▶ [Work to complete]:
Some lines in the listing below may include the string "through". How many are there? Give only the number.

**** Material shown ****

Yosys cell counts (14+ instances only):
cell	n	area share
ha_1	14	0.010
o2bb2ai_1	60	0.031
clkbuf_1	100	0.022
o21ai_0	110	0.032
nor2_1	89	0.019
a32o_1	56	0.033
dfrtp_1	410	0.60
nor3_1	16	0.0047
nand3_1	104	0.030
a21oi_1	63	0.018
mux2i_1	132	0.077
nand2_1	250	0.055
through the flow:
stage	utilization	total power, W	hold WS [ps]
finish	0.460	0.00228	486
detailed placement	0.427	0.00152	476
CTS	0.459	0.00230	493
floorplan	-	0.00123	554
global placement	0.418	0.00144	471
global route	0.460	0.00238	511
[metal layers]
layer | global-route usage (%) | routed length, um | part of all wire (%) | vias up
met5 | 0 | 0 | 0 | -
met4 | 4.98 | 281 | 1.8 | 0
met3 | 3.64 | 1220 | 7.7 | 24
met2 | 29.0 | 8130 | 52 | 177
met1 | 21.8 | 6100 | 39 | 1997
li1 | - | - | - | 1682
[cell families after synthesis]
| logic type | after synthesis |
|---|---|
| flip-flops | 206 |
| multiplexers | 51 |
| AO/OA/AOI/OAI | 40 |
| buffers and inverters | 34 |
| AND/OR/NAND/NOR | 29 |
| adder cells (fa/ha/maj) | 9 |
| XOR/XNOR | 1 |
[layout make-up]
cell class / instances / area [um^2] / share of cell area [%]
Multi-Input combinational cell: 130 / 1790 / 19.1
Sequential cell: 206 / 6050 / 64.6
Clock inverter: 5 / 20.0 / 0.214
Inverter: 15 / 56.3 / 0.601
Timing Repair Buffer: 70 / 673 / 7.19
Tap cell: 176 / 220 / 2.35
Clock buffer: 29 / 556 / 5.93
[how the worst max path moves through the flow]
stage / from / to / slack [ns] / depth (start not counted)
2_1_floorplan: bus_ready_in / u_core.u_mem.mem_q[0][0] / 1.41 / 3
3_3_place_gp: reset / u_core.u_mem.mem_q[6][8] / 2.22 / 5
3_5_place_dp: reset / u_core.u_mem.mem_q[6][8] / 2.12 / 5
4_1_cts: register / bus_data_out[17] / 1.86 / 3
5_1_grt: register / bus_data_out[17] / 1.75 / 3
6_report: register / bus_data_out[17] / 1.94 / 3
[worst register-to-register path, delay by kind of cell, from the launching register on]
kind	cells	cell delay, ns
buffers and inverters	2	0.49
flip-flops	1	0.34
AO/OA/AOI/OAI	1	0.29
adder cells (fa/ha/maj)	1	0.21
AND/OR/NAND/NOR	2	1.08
$ cat config.mk
export PLATFORM = sky130hd
export DESIGN_NAME = t07_fetch_unit
export DESIGN_NICKNAME = d
export VERILOG_FILES = /design/src/rtl/t07_cpu_pkg.sv /design/src/rtl/t07_fetch_unit.sv
export SDC_FILE = /design/constraint.sdc
export NUM_CORES = 1
export LEC_CHECK = 0
export BUFFER_PORTS_ARGS = -buffer_cell sky130_fd_sc_hd__buf_2
export CORE_MARGIN = 2
export CORE_UTILIZATION = 45
export DETAILED_ROUTE_END_ITERATION = 7
export PLACE_DENSITY_LB_ADDON = 0.08
export SYNTH_ARGS = -nofsm -noshare
export SYNTH_HDL_FRONTEND = slang
export SYNTH_SLANG_ARGS = --single-unit
$ cat constraint.sdc
create_clock -name clk -period 5.6 [get_ports clk]
set_input_delay 0.56 -clock clk [delete_from_list [all_inputs] [get_ports clk]]
set_output_delay 0.56 -clock clk [all_outputs]
set_load 0.1 [all_outputs]
$ cat src/rtl/t07_cpu_pkg.sv
// Shared CPU definitions: fetch FSM states, the canonical NOP and base opcodes.
package t07_cpu_pkg;

  // Fetch unit control states
  typedef enum logic [1:0] {
    IDLE  = 2'd0,
    FETCH = 2'd1,
    HOLD  = 2'd2
  } fetch_state_t;

  // addi x0, x0, 0
  localparam logic [31:0] NOP = 32'h0000_0013;

  // Base RV32I major opcodes
  localparam logic [6:0] OP_LUI    = 7'b0110111;
  localparam logic [6:0] OP_AUIPC  = 7'b0010111;
  localparam logic [6:0] OP_JAL    = 7'b1101111;
  localparam logic [6:0] OP_JALR   = 7'b1100111;
  localparam logic [6:0] OP_BRANCH = 7'b1100011;
  localparam logic [6:0] OP_LOAD   = 7'b0000011;
  localparam logic [6:0] OP_STORE  = 7'b0100011;
  localparam logic [6:0] OP_IMM    = 7'b0010011;
  localparam logic [6:0] OP_REG    = 7'b0110011;

  // Word-align an address by clearing the byte offset
  function automatic logic [31:0] word_align(input logic [31:0] addr);
    return {addr[31:2], 2'b00};
  endfunction

endpackage

$ cat src/rtl/t07_fetch_unit.sv
// Instruction fetch unit: requests one word at a time from memory, holds it
// for the decoder until consumed, and restarts from a new address on redirect.
module t07_fetch_unit
  import t07_cpu_pkg::*;
#(
  parameter logic [31:0] RESET_PC = 32'h0000_0000
) (
  input  logic        clk,
  input  logic        rst,
  input  logic        en,
  input  logic        stall,
  input  logic        redirect,
  input  logic [31:0] redirectPC,
  input  logic        memAck,
  input  logic [31:0] memData,
  output logic        memReq,
  output logic [31:0] memAddr,
  output logic [31:0] instr,
  output logic        instrValid,
  output logic [31:0] instrPC,
  output logic [6:0]  Op,
  output logic [2:0]  funct3,
  output logic [6:0]  funct7,
  output logic [4:0]  rs1,
  output logic [4:0]  rs2,
  output logic [4:0]  rd
);

  fetch_state_t state;
  logic [31:0]  fetchPC;

  // Request address is the live fetch pointer; it only moves on ack or redirect
  assign memAddr = fetchPC;

  // Decode field slices of the held instruction
  always_comb begin
    Op     = instr[6:0];
    rd     = instr[11:7];
    funct3 = instr[14:12];
    rs1    = instr[19:15];
    rs2    = instr[24:20];
    funct7 = instr[31:25];
  end

  // FSM and datapath; memReq is registered alongside the state so it is high
  // exactly in FETCH. Redirect overrides every state, including a same-edge ack.
  always_ff @(posedge clk or posedge rst) begin
    if (rst) begin
      state      <= IDLE;
      fetchPC    <= RESET_PC;
      instr      <= NOP;
      instrPC    <= RESET_PC;
      instrValid <= 1'b0;
      memReq     <= 1'b0;
    end else if (redirect) begin
      fetchPC    <= word_align(redirectPC);
      instr      <= NOP;
      instrValid <= 1'b0;
      state      <= en ? FETCH : IDLE;
      memReq     <= en;
    end else begin
      case (state)
        IDLE: begin
          if (en) begin
            state  <= FETCH;
            memReq <= 1'b1;
          end
        end
        FETCH: begin
          if (memAck) begin
            instr      <= memData;
            instrPC    <= fetchPC;
            instrValid <= 1'b1;
            fetchPC    <= fetchPC + 32'd4;
            state      <= HOLD;
            memReq     <= 1'b0;
          end
        end
        HOLD: begin
          if (!stall) begin
            instrValid <= 1'b0;
            state      <= en ? FETCH : IDLE;
            memReq     <= en;
          end
        end
        default: begin
          state  <= IDLE;
          memReq <= 1'b0;
        end
      endcase
    end
  end

endmodule

Word-level counts from Yosys, hierarchy flattened
Index checks and enable logic that the tools add are counted.
{"block": "totals", "regBits": 100, "word_cells": 42, "in_bits": 70, "output_inout_bits": 130}
{"block": "classes", "reduce_logical": 8, "add_sub_neg": 1, "n_mux": 21, "eq_ne": 5, "bitwise_logic": 1}
{"cell": "$mux 32", "n": 6}
{"cell": "$add 32x3->32 const B", "n": 1}
{"cell": "$ne 3x3->1 const B", "n": 3}
{"cell": "$reduce_and 3->1", "n": 3}
{"cell": "$mux 1", "n": 8}
{"cell": "$mux 2", "n": 4}
{"cell": "$pmux 2 s3", "n": 1}
{"cell": "$reduce_bool 2->1", "n": 2}
{"cell": "$pmux 1 s3", "n": 1}
{"cell": "$reduce_bool 3->1", "n": 1}
{"cell": "$eq 2x1->1 const B", "n": 1}
{"cell": "$eq 2x2->1 const B", "n": 1}
{"cell": "$logic_not 2->1", "n": 1}
{"cell": "$pmux 1 s2", "n": 1}
{"cell": "$reduce_and 2->1", "n": 1}
{"cell": "$not 1->1", "n": 1}

Longest topological paths before layout
Gate-level depths: netlist of run 1.
{"block": "depth", "word_depth": 4, "depth_mapped": 7}

Least setup slack after synthesis of run 1
No wires, ideal clock.
{"block": "synth_path", "path_type": "reg-to-reg", "startpoint": "register fetchPC[2] (netlist: memAddr[2])", "endpoint": "register fetchPC[16] (netlist: memAddr[16])", "t_required_ps": 5518, "path_stages_with_launch": 6, "arrival_time_ps": 2569, "setup_slack_ps": 2949, "setup_ps": 82, "n_path_buf": 0, "cell_sequence": "dfrtp_1 -> ha_1 -> nand4b_1 -> or4_2 -> or3_1 -> a31oi_1"}
{"block": "synth_via", "elab_chain_cells": 4}
{"element": "start, declared", "line_no": "t07_fetch_unit.sv:30", "text": "logic [31:0] fetchPC;"}
{"element": "start signal, assigned", "line_no": "t07_fetch_unit.sv:56", "text": "fetchPC <= word_align(redirectPC);"}
{"element": "start signal, assigned", "line_no": "t07_fetch_unit.sv:74", "text": "fetchPC <= fetchPC + 32'd4;"}
{"element": "$add 32x3->32", "line_no": "t07_fetch_unit.sv:74"}
{"element": "$mux 32", "line_no": "t07_fetch_unit.sv:70", "text": "if (memAck) begin"}
{"element": "$mux 32", "line_no": "t07_fetch_unit.sv:62", "text": "case (state)"}
{"element": "$mux 32", "line_no": "t07_fetch_unit.sv:55", "text": "end else if (redirect) begin"}
No other way between the ends. The select of a mux whose other input is x is not followed.
A chain may end at the register's enable or synchronous reset.

Final worst setup path of run 1
{"block": "layout_path", "startpoint": "register state[1]", "endpoint": "register fetchPC[26] (netlist: memAddr[26])"}
{"block": "layout_via", "elab_chain_cells": 3}
{"element": "start, declared", "line_no": "t07_fetch_unit.sv:29", "text": "fetch_state_t state;"}
{"element": "start signal, assigned", "line_no": "t07_fetch_unit.sv:59", "text": "state <= en ? FETCH : IDLE;"}
{"element": "start signal, assigned", "line_no": "t07_fetch_unit.sv:82", "text": "state <= en ? FETCH : IDLE;"}
{"element": "$eq 2x1->1", "line_no": "t07_fetch_unit.sv:62"}
{"element": "$reduce_bool 2->1 (no line)"}
{"element": "$reduce_and 2->1 (no line)"}
No other way between the ends.
<file path="config.mk">
export PLATFORM = sky130hd
export DESIGN_NAME = modulo_demux_seq
export DESIGN_NICKNAME = d
export VERILOG_FILES = /design/src/rtl/modulo_demux_seq.sv
export SDC_FILE = /design/constraint.sdc
export NUM_CORES = 1
export LEC_CHECK = 0
export BUFFER_PORTS_ARGS = -buffer_cell sky130_fd_sc_hd__buf_2
export CAP_MARGIN = 0
export CORE_ASPECT_RATIO = 1.2
export CORE_MARGIN = 10
export CORE_UTILIZATION = 35
export CTS_CLUSTER_SIZE = 16
export DETAILED_ROUTE_END_ITERATION = 12
export PLACE_DENSITY = 0.6
export SLEW_MARGIN = 40
export SYNTH_ARGS = -nofsm -noshare
export SYNTH_HDL_FRONTEND = slang
export SYNTH_SLANG_ARGS = --single-unit
</file>
<file path="constraint.sdc">
create_clock -name CLK -period 2 [get_ports CLK]
set_input_delay 0.2 -clock CLK [delete_from_list [all_inputs] [get_ports CLK]]
set_output_delay 0.2 -clock CLK [all_outputs]
set_load 0.01 [all_outputs]
</file>
<file path="config.mk">
export PLATFORM = sky130hd
export DESIGN_NAME = axi_wr_cmd_queue
export DESIGN_NICKNAME = d
export VERILOG_FILES = /design/src/rtl/axi_wr_cmd_queue.sv
export SDC_FILE = /design/constraint.sdc
export NUM_CORES = 1
export LEC_CHECK = 0
export ABC_AREA = 0
export CELL_PAD_IN_SITES_DETAIL_PLACEMENT = 1
export CELL_PAD_IN_SITES_GLOBAL_PLACEMENT = 1
export CORE_MARGIN = 5
export CORE_UTILIZATION = 51
export DETAILED_ROUTE_END_ITERATION = 10
export PLACE_DENSITY = 0.81
export SLEW_MARGIN = 10
export SYNTH_ARGS = -nofsm -noshare
export SYNTH_HDL_FRONTEND = slang
export SYNTH_SLANG_ARGS = --single-unit
</file>
<file path="constraint.sdc">
create_clock -name i_clk -period 8.3 [get_ports i_clk]
set_input_delay 1.245 -clock i_clk [delete_from_list [all_inputs] [get_ports i_clk]]
set_output_delay 1.245 -clock i_clk [all_outputs]
set_load 0.02 [all_outputs]
</file>
--- config.mk ---
export PLATFORM = sky130hd
export DESIGN_NAME = lane_frame_loader_flat
export DESIGN_NICKNAME = d
export VERILOG_FILES = /design/src/rtl/lane_pkg.sv /design/src/rtl/lane_frame_loader_if.sv /design/src/rtl/lane_sum_acc.sv /design/src/rtl/lane_frame_loader.sv /design/src/flat_wrapper.sv
export SDC_FILE = /design/constraint.sdc
export NUM_CORES = 1
export LEC_CHECK = 0
export CORE_MARGIN = 5
export CORE_UTILIZATION = 45
export CTS_CLUSTER_SIZE = 12
export DETAILED_ROUTE_END_ITERATION = 8
export PLACE_DENSITY = 0.86
export SLEW_MARGIN = 0
export SYNTH_ARGS = -nofsm -noshare
export SYNTH_HDL_FRONTEND = slang
export SYNTH_SLANG_ARGS = --single-unit
--- constraint.sdc ---
create_clock -name clk_i -period 3.4 [get_ports clk_i]
set_input_delay 0.68 -clock clk_i [delete_from_list [all_inputs] [get_ports clk_i]]
set_output_delay 0.68 -clock clk_i [all_outputs]
set_load 0.05 [all_outputs]
==> src/rtl/mul_unit.sv <==
// ============================================================================
// mul_unit -- iterative shift-add N x N multiplier (MUL / UMULH / SMULH)
//             delivering its result as a one-cycle register-file write.
// Revision: 1.0
// ============================================================================
`default_nettype none

module mul_unit #(
  parameter int N = 64
) (
  input  logic         clk,
  input  logic         reset_n,
  input  logic         start,
  input  logic [1:0]   op,
  input  logic [N-1:0] a,
  input  logic [N-1:0] b,
  input  logic [4:0]   wa,
  output logic         busy,
  output logic         we_out,
  output logic [4:0]   wa_out,
  output logic [N-1:0] wd_out
);

  localparam int         CW        = $clog2(N);
  localparam logic [1:0] C_OP_UMULH = 2'b01;
  localparam logic [1:0] C_OP_SMULH = 2'b10;
  localparam logic [4:0] C_XZR      = 5'd31;

  typedef enum logic [1:0] {S_IDLE, S_BUSY, S_DONE} state_t;

  state_t           r_state, w_next;
  logic [CW-1:0]    r_cnt;
  logic [1:0]       r_op;
  logic [4:0]       r_wa;
  logic             r_neg;
  logic [N-1:0]     r_mcand;
  logic [N-1:0]     r_hi;
  logic [N-1:0]     r_lo;
  logic             r_we;
  logic [4:0]       r_wa_out;
  logic [N-1:0]     r_wd;

  logic             w_smulh;
  logic [N-1:0]     w_abs_a;
  logic [N-1:0]     w_abs_b;
  logic [N:0]       w_sum;
  logic [2*N-1:0]   w_raw;
  logic [2*N-1:0]   w_prod;
  logic [N-1:0]     w_result;
  logic             w_last;

  assign w_smulh = (op == C_OP_SMULH);
  assign w_abs_a = a[N-1] ? ('0 - a) : a;
  assign w_abs_b = b[N-1] ? ('0 - b) : b;

  // Conditional add of the multiplicand keeps its carry so the shift below
  // brings it into acc_hi's MSB.
  assign w_sum    = {1'b0, r_hi} + (r_lo[0] ? {1'b0, r_mcand} : '0);
  assign w_raw    = {r_hi, r_lo};
  assign w_prod   = r_neg ? ('0 - w_raw) : w_raw;
  assign w_result = ((r_op == C_OP_UMULH) || (r_op == C_OP_SMULH)) ?
                    w_prod[2*N-1:N] : w_prod[N-1:0];
  assign w_last   = (r_cnt == CW'(N-1));

  always_ff @(posedge clk or negedge reset_n) begin
    if (!reset_n) r_state <= S_IDLE;
    else          r_state <= w_next;
  end

  always_comb begin
    w_next = r_state;
    case (r_state)
      S_IDLE:  if (start) w_next = S_BUSY;
      S_BUSY:  if (w_last) w_next = S_DONE;
      S_DONE:  w_next = S_IDLE;
      default: w_next = S_IDLE;
    endcase
  end

  always_ff @(posedge clk or negedge reset_n) begin
    if (!reset_n) begin
      r_cnt    <= '0;
      r_op     <= '0;
      r_wa     <= '0;
      r_neg    <= 1'b0;
      r_mcand  <= '0;
      r_hi     <= '0;
      r_lo     <= '0;
      r_we     <= 1'b0;
      r_wa_out <= '0;
      r_wd     <= '0;
    end else begin
      r_we <= 1'b0;
      case (r_state)
        S_IDLE: begin
          if (start) begin
            r_op    <= op;
            r_wa    <= wa;
            r_neg   <= w_smulh & (a[N-1] ^ b[N-1]);
            r_mcand <= w_smulh ? w_abs_a : a;
            r_hi    <= '0;
            r_lo    <= w_smulh ? w_abs_b : b;
            r_cnt   <= '0;
          end
        end
        S_BUSY: begin
          r_hi  <= w_sum[N:1];
          r_lo  <= {w_sum[0], r_lo[N-1:1]};
          r_cnt <= r_cnt + 1'b1;
        end
        S_DONE: begin
          r_wd     <= w_result;
          r_wa_out <= r_wa;
          r_we     <= (r_wa != C_XZR);
        end
        default: ;
      endcase
    end
  end

  assign busy   = (r_state != S_IDLE);
  assign we_out = r_we;
  assign wa_out = r_wa_out;
  assign wd_out = r_wd;

endmodule

`default_nettype wire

****

▶ [Finished exercise]:
2